Exercise instructions » From the entries below, retype only the lines from the one with "family,cells,cell delay (ns)" through the one with "final cells by", exactly as written.

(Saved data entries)
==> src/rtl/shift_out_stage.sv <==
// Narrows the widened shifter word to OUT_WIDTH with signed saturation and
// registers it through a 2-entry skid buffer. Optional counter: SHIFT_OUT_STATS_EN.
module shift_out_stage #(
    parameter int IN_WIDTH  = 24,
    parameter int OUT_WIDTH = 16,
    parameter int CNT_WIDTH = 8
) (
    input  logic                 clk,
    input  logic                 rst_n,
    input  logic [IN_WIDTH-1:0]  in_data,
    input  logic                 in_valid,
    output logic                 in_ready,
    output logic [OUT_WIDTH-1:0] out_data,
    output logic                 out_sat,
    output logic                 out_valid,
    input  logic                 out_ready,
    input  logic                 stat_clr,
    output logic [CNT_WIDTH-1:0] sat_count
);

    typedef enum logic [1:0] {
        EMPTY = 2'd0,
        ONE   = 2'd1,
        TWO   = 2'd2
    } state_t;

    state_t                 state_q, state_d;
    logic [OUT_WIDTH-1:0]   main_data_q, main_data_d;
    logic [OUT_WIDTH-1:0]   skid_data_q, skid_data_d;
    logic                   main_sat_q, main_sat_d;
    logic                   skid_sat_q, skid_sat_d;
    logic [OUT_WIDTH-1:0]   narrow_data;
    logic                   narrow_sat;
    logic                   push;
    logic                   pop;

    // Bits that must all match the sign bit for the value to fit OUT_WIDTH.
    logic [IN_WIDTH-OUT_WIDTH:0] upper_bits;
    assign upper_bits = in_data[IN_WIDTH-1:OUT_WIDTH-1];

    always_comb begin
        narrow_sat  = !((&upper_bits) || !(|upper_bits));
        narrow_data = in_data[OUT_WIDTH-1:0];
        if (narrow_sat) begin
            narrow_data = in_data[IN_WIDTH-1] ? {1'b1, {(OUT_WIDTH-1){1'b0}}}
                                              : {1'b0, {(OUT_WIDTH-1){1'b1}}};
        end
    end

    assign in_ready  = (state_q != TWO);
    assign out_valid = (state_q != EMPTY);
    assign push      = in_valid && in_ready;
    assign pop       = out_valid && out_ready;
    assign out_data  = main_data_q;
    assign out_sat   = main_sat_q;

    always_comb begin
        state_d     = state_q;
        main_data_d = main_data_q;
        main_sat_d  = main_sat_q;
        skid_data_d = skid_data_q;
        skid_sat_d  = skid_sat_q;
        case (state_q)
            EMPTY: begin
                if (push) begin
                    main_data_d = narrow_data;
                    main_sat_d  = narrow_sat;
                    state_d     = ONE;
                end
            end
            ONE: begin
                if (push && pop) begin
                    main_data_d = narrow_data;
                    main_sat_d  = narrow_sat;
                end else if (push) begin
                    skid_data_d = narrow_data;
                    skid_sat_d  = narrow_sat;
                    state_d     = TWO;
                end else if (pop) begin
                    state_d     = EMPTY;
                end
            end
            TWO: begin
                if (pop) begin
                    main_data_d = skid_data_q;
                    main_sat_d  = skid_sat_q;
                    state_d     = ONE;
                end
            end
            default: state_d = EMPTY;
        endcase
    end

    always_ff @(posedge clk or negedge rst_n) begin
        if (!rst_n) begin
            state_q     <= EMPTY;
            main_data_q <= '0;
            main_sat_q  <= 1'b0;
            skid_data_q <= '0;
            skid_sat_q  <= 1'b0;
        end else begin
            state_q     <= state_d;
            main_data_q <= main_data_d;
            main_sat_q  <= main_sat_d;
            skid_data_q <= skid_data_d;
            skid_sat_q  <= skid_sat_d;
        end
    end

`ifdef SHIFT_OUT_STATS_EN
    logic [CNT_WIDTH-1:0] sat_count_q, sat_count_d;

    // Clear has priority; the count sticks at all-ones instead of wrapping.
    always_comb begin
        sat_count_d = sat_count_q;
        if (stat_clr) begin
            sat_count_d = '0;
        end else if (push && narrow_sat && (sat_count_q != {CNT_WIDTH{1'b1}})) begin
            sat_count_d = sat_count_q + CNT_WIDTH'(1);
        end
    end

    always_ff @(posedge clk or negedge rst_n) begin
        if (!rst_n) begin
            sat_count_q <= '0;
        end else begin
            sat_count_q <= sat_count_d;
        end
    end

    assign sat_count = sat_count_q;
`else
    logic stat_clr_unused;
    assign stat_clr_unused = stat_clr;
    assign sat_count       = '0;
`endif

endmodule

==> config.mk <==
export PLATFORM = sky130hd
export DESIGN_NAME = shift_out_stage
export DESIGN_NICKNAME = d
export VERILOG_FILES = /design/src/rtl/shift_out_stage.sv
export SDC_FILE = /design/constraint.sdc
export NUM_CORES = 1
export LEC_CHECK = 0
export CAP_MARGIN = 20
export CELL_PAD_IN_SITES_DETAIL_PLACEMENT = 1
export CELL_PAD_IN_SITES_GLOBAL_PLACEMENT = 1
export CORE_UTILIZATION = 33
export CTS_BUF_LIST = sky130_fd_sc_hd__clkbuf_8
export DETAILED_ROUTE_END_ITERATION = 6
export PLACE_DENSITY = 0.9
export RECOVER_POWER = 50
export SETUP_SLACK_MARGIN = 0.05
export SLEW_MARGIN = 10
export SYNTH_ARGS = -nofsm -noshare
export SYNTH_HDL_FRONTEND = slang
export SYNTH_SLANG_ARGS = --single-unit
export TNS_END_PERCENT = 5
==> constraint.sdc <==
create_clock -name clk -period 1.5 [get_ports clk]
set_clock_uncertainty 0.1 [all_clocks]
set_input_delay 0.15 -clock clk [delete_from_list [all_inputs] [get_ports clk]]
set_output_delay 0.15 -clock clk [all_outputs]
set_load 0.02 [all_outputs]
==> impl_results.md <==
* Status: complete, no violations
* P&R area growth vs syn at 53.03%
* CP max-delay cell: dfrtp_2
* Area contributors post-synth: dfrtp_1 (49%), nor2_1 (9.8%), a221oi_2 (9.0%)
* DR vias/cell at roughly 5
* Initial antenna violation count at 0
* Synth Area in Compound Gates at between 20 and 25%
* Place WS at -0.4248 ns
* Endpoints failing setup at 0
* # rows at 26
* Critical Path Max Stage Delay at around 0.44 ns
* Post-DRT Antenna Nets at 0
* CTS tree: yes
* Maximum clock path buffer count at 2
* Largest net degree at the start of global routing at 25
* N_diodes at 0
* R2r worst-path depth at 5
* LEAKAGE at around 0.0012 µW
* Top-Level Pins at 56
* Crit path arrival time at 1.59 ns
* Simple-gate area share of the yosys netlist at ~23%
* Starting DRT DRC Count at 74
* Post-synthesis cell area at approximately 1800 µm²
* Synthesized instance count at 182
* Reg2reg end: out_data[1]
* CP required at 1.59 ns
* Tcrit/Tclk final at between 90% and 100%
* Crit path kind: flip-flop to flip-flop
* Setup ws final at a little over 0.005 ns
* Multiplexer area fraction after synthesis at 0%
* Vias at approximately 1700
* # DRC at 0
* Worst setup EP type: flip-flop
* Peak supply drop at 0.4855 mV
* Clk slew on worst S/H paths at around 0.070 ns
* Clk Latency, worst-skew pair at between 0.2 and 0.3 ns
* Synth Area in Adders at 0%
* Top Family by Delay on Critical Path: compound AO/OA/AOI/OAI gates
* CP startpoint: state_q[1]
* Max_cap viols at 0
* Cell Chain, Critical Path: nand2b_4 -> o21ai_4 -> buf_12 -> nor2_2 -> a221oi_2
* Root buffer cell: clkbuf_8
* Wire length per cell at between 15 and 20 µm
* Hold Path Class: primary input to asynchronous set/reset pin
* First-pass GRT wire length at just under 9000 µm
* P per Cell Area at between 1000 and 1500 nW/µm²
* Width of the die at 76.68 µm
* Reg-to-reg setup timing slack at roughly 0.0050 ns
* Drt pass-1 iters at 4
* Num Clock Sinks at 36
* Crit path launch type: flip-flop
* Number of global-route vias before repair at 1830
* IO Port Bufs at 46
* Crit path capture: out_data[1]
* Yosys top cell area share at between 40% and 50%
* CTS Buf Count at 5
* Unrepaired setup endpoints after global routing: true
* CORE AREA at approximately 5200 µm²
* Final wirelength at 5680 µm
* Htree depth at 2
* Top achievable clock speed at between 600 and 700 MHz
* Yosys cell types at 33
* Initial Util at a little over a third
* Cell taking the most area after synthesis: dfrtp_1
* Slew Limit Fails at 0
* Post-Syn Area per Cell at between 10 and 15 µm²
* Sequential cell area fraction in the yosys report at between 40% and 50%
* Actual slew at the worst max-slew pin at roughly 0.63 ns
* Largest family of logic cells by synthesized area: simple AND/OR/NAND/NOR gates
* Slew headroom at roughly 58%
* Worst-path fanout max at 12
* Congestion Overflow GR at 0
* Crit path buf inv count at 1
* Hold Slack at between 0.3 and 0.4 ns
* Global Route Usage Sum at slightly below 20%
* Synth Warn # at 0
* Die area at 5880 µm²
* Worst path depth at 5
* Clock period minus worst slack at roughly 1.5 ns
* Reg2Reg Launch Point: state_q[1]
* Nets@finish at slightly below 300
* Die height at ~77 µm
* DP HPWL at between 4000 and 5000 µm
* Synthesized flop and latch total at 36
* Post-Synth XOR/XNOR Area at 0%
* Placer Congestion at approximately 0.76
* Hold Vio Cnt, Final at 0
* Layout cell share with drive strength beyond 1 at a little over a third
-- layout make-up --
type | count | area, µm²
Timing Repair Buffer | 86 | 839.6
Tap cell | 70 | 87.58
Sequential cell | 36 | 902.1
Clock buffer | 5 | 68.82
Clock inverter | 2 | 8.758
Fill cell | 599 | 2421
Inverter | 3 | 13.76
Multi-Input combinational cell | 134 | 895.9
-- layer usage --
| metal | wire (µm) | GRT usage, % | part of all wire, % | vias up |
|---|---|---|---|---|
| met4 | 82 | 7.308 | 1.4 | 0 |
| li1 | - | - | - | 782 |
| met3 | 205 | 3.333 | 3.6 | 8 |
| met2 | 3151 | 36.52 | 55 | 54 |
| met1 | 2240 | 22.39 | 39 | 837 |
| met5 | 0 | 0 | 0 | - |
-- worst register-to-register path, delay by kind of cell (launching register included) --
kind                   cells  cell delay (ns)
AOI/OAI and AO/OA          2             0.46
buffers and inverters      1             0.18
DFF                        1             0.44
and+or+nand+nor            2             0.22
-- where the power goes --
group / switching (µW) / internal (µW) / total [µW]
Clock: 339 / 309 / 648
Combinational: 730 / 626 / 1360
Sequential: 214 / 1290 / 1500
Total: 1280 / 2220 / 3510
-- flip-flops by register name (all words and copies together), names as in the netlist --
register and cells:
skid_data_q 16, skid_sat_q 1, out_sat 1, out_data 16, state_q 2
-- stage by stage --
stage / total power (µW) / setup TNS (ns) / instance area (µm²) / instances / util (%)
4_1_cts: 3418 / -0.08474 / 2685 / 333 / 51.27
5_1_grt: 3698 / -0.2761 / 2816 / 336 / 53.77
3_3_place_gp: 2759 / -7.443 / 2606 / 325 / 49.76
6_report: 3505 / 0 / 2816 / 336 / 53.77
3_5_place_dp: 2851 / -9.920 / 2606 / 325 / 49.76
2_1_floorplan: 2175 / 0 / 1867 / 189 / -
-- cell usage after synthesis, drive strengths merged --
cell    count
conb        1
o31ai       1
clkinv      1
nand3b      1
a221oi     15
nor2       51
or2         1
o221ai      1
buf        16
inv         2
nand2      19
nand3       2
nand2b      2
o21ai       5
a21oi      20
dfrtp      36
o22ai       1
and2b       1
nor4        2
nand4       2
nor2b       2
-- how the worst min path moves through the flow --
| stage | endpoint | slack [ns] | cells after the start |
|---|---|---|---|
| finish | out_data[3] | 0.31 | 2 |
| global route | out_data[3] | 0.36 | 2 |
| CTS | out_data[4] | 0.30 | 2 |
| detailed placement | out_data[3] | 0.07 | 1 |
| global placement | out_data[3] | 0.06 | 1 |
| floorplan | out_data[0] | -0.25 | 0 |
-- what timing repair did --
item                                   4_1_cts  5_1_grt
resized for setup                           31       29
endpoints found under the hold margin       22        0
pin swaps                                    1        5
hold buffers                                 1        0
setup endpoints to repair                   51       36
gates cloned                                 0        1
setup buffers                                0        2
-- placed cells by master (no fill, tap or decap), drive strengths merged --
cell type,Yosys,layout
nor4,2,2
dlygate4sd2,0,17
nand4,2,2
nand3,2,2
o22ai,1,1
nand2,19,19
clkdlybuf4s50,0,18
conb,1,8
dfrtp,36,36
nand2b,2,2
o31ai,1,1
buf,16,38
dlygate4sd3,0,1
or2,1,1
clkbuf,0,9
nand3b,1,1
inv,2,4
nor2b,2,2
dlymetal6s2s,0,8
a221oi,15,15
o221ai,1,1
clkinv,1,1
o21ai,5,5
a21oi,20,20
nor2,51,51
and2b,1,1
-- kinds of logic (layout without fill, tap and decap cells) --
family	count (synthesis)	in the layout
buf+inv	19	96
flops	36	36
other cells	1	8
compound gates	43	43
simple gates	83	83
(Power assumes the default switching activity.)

--

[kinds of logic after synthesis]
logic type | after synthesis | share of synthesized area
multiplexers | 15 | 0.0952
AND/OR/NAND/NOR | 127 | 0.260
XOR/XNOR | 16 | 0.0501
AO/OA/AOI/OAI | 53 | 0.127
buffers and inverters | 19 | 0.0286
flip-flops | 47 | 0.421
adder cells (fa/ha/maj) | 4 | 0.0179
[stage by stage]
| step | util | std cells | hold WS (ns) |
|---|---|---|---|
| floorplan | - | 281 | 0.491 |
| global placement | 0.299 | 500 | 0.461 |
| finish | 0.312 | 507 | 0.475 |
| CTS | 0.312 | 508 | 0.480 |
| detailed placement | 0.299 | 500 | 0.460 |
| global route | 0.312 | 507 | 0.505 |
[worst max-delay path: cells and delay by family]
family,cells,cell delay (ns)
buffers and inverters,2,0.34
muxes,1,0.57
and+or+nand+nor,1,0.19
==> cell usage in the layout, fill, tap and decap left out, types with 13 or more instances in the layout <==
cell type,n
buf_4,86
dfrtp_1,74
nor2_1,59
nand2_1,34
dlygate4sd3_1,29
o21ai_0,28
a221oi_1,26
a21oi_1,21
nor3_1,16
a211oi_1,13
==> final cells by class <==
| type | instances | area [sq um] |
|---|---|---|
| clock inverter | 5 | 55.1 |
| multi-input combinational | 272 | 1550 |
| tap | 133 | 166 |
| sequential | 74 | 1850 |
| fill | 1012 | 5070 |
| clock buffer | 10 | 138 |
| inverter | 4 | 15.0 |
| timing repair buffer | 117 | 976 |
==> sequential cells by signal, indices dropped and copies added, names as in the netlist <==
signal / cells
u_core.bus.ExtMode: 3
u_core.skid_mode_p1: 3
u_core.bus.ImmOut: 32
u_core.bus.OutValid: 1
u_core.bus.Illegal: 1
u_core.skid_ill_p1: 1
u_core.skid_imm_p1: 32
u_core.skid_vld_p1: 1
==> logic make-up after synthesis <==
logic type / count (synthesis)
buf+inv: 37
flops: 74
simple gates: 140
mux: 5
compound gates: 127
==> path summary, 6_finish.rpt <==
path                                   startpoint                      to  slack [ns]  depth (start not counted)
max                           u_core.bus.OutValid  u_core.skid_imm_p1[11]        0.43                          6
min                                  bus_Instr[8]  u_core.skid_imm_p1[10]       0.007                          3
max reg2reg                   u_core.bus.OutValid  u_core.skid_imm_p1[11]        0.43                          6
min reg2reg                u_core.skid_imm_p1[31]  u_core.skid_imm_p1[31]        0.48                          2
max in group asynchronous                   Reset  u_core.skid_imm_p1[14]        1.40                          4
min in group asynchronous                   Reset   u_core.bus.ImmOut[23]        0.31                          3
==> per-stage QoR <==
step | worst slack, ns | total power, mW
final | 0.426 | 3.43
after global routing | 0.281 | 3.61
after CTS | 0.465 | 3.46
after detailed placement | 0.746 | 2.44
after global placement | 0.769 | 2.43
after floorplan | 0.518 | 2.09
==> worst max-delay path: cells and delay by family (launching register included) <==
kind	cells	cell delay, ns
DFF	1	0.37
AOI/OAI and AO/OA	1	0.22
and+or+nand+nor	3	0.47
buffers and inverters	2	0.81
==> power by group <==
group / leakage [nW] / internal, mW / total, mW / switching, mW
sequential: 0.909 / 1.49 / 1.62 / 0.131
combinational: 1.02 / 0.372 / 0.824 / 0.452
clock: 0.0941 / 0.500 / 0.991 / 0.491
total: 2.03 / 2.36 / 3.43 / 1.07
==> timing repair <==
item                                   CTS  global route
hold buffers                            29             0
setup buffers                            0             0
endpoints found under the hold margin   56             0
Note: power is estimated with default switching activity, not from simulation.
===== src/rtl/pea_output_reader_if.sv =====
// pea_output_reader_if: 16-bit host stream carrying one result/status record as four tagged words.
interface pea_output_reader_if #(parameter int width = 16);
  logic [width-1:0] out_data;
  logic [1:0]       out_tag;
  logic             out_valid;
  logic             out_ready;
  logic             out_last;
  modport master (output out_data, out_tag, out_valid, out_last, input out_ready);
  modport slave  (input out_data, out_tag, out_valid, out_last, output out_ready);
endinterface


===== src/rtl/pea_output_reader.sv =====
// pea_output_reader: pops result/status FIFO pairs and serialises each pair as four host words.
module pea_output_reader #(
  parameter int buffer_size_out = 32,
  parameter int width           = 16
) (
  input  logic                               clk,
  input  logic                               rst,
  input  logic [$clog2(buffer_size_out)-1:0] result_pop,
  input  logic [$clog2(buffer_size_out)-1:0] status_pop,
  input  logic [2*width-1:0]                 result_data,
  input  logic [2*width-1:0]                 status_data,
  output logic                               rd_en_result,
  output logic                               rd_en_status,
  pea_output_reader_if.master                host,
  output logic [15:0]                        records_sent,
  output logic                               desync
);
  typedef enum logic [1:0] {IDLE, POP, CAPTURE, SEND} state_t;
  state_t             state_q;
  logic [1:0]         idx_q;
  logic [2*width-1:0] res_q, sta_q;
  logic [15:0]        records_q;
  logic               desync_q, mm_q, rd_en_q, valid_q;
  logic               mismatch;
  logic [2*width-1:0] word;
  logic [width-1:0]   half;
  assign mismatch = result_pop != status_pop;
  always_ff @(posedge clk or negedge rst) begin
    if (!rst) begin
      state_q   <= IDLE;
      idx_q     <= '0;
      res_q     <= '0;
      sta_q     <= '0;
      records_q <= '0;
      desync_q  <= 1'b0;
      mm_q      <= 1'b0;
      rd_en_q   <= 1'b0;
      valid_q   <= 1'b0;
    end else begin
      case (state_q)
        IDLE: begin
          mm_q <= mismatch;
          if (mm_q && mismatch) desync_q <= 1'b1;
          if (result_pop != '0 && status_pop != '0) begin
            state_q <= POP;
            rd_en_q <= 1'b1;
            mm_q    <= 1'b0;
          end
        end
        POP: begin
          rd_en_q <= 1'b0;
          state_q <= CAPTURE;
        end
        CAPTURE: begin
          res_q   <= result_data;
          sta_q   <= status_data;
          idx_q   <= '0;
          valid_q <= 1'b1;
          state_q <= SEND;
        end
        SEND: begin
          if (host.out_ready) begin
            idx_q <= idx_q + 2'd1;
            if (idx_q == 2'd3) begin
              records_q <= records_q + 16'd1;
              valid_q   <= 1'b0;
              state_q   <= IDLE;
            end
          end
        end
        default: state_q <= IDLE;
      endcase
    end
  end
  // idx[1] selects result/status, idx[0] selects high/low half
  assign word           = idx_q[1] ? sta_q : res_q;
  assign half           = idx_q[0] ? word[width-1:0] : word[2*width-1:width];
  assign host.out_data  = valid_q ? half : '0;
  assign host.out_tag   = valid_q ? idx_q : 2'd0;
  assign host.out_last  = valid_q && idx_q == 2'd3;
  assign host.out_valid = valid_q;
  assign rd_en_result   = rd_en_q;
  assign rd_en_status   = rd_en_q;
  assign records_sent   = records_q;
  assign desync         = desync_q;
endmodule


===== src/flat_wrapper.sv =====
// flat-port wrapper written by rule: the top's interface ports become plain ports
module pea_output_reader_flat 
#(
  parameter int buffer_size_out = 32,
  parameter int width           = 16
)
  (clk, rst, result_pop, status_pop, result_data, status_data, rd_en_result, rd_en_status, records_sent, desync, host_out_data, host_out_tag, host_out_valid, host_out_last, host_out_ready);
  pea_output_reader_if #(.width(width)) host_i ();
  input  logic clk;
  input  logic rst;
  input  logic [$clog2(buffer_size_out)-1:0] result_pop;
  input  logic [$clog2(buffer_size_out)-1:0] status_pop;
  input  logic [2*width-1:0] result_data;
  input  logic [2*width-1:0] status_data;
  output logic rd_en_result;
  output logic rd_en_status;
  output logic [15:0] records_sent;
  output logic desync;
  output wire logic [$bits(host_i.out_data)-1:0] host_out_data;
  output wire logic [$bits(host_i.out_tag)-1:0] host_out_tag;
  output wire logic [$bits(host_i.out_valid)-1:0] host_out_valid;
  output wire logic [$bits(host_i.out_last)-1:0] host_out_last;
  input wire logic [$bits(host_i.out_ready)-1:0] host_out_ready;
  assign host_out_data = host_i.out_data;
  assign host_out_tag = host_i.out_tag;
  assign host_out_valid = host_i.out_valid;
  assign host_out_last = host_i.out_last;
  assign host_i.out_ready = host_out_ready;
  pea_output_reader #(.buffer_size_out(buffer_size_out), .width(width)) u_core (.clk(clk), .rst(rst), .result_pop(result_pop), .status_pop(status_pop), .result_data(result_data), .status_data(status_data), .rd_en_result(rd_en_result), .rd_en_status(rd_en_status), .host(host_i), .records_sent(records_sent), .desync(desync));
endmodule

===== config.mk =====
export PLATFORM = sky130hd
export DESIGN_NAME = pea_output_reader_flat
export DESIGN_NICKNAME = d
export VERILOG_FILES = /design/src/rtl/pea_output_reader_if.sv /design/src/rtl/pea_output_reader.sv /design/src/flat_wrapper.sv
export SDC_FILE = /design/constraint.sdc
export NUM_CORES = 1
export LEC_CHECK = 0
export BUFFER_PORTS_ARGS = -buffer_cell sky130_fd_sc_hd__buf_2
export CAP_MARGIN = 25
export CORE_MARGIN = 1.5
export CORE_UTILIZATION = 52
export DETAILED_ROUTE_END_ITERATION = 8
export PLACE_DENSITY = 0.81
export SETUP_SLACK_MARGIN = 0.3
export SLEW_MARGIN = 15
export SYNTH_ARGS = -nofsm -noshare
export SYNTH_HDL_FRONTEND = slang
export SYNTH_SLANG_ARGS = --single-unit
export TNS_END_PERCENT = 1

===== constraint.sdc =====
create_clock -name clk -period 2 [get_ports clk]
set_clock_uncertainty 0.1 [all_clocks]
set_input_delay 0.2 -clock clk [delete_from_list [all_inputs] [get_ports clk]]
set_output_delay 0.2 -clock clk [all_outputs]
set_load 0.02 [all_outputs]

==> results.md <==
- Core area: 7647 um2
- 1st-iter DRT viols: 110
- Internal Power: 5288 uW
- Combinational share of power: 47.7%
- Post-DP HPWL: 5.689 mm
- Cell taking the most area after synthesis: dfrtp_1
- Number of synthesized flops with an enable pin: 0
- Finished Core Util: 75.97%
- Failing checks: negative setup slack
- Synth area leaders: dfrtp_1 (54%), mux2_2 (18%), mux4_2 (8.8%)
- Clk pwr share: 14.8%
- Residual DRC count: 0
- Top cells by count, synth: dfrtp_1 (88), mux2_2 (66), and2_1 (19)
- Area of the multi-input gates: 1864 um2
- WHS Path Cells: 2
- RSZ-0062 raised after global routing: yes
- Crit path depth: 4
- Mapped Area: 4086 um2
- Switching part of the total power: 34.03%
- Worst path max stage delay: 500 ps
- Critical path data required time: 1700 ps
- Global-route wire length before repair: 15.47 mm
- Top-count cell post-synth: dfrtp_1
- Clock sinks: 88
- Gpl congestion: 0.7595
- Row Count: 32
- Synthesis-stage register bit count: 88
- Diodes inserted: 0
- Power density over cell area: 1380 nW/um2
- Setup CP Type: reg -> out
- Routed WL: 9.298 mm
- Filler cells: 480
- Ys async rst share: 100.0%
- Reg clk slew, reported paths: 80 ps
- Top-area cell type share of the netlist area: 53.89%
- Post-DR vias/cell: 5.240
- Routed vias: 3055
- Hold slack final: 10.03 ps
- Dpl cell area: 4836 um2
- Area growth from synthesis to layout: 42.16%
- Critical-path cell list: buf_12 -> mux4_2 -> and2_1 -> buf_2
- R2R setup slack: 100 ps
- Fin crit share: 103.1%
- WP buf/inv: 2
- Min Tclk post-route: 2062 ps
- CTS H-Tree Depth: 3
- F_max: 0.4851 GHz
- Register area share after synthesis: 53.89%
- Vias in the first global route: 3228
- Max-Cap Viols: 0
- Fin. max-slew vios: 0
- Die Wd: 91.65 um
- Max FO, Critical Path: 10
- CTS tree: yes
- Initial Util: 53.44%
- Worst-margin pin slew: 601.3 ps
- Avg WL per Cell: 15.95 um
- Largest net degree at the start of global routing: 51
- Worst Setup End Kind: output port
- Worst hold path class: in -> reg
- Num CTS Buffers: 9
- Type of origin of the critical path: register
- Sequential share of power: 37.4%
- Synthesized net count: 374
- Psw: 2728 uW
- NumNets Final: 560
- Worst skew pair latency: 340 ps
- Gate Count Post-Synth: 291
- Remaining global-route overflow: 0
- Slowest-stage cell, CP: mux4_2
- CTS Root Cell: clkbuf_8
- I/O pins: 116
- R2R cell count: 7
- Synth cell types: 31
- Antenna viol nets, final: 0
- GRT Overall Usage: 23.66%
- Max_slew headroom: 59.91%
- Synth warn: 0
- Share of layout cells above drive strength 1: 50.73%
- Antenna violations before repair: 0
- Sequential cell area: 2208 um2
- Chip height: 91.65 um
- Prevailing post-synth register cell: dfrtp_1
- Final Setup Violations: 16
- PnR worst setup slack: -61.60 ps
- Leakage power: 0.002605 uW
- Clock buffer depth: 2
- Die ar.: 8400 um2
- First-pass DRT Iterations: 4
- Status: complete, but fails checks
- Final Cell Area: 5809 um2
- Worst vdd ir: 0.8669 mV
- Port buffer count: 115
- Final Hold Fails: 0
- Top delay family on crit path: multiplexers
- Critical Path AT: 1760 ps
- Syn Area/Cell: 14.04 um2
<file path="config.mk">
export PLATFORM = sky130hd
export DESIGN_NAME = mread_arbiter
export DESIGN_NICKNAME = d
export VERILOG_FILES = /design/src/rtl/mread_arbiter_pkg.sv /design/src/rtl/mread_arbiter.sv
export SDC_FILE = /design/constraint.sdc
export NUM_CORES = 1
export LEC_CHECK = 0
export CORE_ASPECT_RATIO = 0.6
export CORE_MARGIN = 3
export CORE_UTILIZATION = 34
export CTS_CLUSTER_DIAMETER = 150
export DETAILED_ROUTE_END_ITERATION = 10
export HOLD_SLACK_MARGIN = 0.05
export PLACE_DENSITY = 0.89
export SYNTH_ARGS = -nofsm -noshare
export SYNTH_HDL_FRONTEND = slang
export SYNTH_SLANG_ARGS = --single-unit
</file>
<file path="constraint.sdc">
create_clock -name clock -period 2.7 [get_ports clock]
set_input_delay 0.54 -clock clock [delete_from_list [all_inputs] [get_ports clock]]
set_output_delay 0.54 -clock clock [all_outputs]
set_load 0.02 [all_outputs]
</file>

Output for this task »
family,cells,cell delay (ns)
buffers and inverters,2,0.34
muxes,1,0.57
and+or+nand+nor,1,0.19
==> cell usage in the layout, fill, tap and decap left out, types with 13 or more instances in the layout <==
cell type,n
buf_4,86
dfrtp_1,74
nor2_1,59
nand2_1,34
dlygate4sd3_1,29
o21ai_0,28
a221oi_1,26
a21oi_1,21
nor3_1,16
a211oi_1,13
==> final cells by class <==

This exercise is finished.